### TASK DATA

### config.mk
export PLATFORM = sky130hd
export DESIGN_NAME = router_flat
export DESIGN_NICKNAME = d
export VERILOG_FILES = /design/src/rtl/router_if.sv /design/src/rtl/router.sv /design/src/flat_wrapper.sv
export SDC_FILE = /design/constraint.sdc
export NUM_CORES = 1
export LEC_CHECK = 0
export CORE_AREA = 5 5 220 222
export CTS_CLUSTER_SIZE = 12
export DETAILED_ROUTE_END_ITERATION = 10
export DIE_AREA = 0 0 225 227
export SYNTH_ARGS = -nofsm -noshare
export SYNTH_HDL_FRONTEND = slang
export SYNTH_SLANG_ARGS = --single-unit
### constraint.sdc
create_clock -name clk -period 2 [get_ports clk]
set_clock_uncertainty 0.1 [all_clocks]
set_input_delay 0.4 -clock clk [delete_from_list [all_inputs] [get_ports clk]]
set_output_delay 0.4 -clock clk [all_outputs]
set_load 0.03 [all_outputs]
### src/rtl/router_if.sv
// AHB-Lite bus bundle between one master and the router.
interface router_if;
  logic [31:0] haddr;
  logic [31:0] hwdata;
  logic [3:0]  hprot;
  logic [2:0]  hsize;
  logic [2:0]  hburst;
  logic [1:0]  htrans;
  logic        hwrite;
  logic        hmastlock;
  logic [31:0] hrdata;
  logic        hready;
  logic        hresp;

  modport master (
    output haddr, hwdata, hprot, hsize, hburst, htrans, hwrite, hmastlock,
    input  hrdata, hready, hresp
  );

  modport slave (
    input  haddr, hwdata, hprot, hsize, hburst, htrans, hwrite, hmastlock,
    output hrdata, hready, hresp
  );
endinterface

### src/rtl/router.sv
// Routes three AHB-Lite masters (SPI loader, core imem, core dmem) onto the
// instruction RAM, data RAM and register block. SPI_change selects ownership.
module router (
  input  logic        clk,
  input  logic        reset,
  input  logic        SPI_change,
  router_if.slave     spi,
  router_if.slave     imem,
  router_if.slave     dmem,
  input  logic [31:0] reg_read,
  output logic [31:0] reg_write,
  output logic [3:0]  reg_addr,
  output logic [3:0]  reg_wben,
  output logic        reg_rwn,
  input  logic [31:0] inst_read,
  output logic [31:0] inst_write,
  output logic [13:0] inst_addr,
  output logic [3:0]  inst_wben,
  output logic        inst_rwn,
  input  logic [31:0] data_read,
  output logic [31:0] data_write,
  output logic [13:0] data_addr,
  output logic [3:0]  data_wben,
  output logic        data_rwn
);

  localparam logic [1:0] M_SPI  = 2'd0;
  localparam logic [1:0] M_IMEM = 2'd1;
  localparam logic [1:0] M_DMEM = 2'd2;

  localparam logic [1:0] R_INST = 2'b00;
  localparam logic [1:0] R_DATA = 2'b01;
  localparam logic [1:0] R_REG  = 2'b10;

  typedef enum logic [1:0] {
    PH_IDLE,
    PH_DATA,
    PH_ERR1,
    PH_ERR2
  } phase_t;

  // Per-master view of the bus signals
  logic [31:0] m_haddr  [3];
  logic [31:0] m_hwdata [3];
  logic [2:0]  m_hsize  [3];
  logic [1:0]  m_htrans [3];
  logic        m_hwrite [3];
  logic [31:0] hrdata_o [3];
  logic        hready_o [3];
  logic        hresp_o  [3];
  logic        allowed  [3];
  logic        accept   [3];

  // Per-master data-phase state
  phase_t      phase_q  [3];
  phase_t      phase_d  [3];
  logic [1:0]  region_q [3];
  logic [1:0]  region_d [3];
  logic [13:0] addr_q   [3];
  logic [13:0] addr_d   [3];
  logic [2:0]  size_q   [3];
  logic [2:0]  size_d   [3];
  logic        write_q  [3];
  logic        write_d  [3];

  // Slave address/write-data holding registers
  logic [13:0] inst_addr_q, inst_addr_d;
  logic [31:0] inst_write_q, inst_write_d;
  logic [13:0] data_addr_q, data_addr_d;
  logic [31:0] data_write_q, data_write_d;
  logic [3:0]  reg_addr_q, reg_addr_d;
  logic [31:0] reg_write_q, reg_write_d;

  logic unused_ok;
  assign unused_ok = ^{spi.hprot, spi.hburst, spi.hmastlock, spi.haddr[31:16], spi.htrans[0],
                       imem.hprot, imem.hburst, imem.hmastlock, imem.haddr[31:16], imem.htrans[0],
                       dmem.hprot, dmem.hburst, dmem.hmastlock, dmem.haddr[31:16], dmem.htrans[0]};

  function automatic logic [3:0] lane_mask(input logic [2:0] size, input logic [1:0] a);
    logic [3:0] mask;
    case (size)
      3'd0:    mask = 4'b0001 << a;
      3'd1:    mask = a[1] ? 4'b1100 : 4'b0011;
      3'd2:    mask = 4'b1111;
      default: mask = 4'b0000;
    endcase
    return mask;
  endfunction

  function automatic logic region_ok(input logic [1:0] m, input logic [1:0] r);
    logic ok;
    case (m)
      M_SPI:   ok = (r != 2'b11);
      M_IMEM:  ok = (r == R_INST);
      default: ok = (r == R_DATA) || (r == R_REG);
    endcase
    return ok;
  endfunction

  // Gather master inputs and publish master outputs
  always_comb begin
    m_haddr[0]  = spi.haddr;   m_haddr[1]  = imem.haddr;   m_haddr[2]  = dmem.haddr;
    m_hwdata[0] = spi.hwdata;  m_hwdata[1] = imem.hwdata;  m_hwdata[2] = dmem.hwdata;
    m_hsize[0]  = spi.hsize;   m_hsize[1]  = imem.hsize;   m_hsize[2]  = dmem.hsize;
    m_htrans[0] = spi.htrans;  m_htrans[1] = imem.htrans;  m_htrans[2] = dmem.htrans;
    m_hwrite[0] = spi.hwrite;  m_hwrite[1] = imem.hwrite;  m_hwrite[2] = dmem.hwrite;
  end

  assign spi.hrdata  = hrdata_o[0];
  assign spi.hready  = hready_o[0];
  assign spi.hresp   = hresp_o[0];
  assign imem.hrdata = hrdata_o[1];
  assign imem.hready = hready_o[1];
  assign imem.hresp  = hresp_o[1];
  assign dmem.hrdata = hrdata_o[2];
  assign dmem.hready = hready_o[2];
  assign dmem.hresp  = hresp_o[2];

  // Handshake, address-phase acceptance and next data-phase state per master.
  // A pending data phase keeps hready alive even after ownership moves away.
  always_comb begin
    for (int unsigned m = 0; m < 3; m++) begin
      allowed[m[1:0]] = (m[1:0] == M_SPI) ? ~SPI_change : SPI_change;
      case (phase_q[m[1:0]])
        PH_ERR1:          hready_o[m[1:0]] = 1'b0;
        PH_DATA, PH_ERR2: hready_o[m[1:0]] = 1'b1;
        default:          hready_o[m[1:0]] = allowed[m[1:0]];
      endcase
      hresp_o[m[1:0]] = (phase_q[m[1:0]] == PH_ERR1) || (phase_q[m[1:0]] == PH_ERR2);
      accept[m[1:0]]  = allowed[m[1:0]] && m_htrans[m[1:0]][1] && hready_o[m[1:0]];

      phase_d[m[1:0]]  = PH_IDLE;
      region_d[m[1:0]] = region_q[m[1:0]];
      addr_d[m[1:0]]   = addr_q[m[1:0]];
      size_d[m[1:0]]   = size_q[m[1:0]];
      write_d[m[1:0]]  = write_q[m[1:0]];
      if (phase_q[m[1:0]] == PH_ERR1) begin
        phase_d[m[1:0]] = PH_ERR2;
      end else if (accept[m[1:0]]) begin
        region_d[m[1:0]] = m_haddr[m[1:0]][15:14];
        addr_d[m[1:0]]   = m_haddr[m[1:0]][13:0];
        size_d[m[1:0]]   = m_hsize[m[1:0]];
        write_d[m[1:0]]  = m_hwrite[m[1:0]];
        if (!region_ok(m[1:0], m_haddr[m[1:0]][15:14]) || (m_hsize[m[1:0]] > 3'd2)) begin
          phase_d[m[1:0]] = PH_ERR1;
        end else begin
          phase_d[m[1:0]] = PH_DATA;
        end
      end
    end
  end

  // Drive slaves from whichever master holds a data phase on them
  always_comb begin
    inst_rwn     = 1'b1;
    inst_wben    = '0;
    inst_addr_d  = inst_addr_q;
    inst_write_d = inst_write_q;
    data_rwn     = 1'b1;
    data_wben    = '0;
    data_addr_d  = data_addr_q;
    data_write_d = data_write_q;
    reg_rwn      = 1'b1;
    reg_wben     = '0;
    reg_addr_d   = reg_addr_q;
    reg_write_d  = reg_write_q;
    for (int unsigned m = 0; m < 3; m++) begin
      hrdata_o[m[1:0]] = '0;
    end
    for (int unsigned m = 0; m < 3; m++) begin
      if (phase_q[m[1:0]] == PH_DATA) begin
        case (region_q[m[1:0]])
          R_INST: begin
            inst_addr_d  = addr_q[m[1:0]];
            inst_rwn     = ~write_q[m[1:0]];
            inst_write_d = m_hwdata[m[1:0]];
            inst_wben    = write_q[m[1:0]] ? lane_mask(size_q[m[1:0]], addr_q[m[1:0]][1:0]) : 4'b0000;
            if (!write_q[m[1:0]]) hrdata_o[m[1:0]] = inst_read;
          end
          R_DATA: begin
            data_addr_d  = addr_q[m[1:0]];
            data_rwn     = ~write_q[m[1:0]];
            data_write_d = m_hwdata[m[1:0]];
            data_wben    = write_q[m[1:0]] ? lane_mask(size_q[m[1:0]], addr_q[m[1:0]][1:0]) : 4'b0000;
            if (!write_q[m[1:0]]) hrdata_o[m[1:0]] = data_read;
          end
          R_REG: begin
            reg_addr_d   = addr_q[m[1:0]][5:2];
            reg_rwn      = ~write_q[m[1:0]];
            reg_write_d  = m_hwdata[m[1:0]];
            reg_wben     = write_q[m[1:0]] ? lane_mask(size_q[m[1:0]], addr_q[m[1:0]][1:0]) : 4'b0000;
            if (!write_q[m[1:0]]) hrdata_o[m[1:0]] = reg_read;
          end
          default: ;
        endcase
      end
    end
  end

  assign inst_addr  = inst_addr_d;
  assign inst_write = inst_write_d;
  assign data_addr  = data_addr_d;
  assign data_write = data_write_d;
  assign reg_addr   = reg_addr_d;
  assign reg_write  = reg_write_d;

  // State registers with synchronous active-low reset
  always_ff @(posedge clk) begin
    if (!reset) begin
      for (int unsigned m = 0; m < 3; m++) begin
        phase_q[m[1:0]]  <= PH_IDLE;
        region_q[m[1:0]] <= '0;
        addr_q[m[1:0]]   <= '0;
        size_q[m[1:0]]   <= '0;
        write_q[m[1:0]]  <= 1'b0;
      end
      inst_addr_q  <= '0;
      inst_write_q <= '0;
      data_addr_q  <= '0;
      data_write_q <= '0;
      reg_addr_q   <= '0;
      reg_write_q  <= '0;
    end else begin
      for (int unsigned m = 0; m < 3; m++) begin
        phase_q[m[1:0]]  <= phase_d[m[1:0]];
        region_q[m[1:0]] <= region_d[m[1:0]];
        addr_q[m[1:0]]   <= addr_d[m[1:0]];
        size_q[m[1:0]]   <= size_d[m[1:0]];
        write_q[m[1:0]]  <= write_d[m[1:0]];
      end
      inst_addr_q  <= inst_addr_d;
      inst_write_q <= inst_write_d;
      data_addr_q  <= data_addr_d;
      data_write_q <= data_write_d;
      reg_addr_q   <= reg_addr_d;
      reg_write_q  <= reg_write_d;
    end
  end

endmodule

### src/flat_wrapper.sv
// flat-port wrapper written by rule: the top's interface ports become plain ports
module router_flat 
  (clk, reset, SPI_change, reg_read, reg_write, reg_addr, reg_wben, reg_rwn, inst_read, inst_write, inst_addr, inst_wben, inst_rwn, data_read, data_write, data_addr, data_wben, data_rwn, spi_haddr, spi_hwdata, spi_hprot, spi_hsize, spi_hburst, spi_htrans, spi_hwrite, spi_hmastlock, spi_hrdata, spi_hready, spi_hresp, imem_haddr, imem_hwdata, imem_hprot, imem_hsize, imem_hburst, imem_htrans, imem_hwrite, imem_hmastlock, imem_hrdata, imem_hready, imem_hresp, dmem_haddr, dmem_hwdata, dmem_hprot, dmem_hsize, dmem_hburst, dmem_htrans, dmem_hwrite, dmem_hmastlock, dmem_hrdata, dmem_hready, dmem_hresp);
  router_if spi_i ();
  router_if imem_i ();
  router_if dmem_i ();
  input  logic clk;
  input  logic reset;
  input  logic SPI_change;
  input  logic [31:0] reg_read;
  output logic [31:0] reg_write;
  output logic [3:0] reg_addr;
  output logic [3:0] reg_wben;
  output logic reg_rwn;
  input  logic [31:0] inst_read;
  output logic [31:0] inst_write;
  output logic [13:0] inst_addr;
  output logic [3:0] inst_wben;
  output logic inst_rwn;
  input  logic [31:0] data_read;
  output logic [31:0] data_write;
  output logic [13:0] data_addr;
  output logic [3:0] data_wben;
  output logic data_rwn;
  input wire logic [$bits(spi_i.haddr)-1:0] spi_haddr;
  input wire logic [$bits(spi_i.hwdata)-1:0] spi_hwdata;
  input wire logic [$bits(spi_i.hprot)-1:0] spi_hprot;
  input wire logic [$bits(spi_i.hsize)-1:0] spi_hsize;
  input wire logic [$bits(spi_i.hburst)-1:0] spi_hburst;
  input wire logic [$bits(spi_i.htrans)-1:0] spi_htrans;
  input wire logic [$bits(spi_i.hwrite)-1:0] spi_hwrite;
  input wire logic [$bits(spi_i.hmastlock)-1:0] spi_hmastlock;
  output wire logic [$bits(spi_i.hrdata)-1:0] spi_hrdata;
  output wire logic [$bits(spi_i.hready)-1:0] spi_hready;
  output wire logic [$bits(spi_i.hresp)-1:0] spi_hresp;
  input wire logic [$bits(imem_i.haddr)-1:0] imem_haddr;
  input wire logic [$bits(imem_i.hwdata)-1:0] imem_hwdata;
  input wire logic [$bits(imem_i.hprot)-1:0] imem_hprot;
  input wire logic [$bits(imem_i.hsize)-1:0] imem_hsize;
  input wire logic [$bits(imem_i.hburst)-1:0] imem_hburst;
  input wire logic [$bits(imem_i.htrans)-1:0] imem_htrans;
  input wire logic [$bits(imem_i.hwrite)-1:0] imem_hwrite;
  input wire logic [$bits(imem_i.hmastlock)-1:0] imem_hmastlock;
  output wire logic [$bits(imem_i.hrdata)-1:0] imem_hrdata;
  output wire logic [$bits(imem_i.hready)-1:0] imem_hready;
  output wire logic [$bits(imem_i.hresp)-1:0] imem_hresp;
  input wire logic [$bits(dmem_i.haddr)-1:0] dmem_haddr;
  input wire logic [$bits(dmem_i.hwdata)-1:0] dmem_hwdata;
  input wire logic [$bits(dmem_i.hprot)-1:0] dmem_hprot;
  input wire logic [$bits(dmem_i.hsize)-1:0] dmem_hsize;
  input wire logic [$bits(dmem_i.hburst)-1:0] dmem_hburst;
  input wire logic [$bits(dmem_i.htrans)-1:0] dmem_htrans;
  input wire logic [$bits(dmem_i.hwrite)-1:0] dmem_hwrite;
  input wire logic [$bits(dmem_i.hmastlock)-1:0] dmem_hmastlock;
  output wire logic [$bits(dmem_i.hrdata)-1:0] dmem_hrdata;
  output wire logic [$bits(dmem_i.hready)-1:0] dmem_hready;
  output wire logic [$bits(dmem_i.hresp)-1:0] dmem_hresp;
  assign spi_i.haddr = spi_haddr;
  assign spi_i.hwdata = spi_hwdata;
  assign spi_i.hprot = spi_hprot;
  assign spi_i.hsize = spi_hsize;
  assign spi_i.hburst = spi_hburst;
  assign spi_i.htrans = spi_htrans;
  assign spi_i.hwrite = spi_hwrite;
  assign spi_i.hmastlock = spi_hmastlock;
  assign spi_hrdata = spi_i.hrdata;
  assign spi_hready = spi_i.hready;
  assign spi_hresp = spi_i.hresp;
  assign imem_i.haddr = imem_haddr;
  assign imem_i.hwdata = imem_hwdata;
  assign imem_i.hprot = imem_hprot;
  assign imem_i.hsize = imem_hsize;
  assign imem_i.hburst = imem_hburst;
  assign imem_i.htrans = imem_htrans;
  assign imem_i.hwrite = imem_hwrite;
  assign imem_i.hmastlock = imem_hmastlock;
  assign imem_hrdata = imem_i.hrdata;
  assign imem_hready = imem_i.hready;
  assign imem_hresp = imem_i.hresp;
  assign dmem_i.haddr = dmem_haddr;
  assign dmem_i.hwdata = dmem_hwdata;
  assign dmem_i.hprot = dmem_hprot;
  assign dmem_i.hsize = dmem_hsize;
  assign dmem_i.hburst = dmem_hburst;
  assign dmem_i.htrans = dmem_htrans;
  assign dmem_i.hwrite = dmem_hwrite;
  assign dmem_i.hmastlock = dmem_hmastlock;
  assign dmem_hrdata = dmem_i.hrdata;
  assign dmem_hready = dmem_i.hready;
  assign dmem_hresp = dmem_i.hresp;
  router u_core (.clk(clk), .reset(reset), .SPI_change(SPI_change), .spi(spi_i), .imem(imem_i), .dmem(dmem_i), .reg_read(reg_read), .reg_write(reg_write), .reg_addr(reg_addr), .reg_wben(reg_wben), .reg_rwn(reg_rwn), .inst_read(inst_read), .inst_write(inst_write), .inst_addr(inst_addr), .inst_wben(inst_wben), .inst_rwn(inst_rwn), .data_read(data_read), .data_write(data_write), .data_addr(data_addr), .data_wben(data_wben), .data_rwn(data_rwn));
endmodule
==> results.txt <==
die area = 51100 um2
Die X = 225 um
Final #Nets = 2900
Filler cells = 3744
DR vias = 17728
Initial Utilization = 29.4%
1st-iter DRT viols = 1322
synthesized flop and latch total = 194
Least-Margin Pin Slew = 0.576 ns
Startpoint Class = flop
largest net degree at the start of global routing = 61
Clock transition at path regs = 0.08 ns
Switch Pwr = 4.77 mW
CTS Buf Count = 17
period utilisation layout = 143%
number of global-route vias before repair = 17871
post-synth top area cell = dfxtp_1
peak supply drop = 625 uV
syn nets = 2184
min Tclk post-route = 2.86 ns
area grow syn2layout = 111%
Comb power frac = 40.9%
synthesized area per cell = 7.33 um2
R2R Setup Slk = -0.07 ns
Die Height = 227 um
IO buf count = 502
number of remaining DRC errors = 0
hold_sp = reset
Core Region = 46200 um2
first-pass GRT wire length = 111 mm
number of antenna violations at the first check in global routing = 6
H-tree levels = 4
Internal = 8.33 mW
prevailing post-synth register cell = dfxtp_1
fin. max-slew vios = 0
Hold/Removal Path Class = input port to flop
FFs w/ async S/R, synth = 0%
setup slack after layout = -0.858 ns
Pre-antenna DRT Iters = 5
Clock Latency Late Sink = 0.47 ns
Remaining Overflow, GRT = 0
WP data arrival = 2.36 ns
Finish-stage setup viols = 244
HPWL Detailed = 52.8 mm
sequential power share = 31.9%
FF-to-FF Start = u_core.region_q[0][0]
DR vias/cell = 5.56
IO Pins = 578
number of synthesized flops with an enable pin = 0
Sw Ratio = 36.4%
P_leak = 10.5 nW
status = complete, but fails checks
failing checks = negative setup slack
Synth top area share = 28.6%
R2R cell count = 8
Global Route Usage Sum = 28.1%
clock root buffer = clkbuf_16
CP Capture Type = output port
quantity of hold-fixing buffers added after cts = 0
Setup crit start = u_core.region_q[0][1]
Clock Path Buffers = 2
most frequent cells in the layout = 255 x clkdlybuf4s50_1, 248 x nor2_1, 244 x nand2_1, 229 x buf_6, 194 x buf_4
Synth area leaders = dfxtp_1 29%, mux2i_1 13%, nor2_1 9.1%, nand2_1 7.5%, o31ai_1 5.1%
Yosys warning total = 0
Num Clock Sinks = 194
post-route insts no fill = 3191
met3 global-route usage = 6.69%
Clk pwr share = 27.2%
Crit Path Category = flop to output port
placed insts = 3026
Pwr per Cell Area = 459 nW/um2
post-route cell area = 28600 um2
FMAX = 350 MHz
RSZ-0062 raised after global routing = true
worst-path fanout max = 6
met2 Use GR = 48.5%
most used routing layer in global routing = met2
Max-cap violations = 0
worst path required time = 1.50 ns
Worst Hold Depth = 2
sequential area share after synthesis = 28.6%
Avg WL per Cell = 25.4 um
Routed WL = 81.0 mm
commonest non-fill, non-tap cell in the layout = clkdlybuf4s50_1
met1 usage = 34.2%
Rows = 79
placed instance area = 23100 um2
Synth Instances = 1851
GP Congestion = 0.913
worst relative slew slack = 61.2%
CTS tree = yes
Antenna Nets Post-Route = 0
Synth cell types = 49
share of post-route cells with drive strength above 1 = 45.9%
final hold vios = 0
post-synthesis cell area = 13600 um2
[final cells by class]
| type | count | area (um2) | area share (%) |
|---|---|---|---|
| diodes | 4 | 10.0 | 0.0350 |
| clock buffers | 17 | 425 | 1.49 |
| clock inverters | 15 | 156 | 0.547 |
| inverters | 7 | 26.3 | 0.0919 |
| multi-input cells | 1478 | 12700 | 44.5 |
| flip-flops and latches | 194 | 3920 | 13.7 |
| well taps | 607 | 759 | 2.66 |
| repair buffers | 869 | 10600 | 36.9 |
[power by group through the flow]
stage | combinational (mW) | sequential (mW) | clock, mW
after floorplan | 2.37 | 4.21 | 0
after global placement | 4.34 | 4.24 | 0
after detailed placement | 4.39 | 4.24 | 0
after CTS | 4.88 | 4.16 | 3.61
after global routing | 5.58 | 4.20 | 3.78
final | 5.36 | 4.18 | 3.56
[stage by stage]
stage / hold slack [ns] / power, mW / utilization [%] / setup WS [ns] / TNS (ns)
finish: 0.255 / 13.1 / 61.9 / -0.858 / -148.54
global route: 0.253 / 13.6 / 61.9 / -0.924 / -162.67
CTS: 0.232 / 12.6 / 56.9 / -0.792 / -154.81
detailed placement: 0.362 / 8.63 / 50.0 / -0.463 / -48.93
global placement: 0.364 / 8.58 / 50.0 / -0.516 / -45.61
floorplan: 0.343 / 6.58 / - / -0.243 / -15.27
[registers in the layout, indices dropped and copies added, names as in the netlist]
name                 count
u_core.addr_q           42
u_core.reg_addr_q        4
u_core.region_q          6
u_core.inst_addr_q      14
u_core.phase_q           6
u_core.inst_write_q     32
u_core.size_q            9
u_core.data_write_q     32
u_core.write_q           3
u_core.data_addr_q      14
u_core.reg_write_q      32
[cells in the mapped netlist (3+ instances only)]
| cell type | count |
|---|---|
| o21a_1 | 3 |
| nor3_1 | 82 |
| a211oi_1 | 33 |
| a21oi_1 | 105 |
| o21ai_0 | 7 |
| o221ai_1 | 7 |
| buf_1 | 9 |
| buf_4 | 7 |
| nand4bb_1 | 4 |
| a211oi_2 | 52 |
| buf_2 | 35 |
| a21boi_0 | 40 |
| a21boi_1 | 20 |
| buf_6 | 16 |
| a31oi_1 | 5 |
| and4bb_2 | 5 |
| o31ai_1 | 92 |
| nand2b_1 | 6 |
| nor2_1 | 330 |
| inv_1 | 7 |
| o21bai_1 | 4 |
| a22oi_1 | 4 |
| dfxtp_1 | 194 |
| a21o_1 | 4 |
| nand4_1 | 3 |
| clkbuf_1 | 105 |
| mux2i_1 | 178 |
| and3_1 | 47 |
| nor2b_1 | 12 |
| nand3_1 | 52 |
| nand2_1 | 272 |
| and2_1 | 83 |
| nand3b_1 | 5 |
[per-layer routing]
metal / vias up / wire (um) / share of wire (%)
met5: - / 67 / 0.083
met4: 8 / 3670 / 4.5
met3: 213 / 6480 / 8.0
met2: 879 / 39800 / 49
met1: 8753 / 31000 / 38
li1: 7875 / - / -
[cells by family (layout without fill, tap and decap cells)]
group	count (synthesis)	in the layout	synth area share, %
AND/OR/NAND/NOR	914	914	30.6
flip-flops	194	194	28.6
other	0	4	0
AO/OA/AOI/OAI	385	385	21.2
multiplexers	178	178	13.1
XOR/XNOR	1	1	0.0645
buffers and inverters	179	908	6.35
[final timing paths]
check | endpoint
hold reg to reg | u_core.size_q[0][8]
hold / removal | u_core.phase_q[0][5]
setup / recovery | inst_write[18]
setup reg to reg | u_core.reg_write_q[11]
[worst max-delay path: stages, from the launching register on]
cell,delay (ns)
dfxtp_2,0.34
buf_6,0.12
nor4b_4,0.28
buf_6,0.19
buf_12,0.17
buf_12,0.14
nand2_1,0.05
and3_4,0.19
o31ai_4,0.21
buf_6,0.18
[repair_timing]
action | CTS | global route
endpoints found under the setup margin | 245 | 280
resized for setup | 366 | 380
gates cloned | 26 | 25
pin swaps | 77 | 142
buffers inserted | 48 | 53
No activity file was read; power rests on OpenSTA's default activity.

######

The lines above that hold "first" are the result; show every one of them.

first-pass GRT wire length = 111 mm
number of antenna violations at the first check in global routing = 6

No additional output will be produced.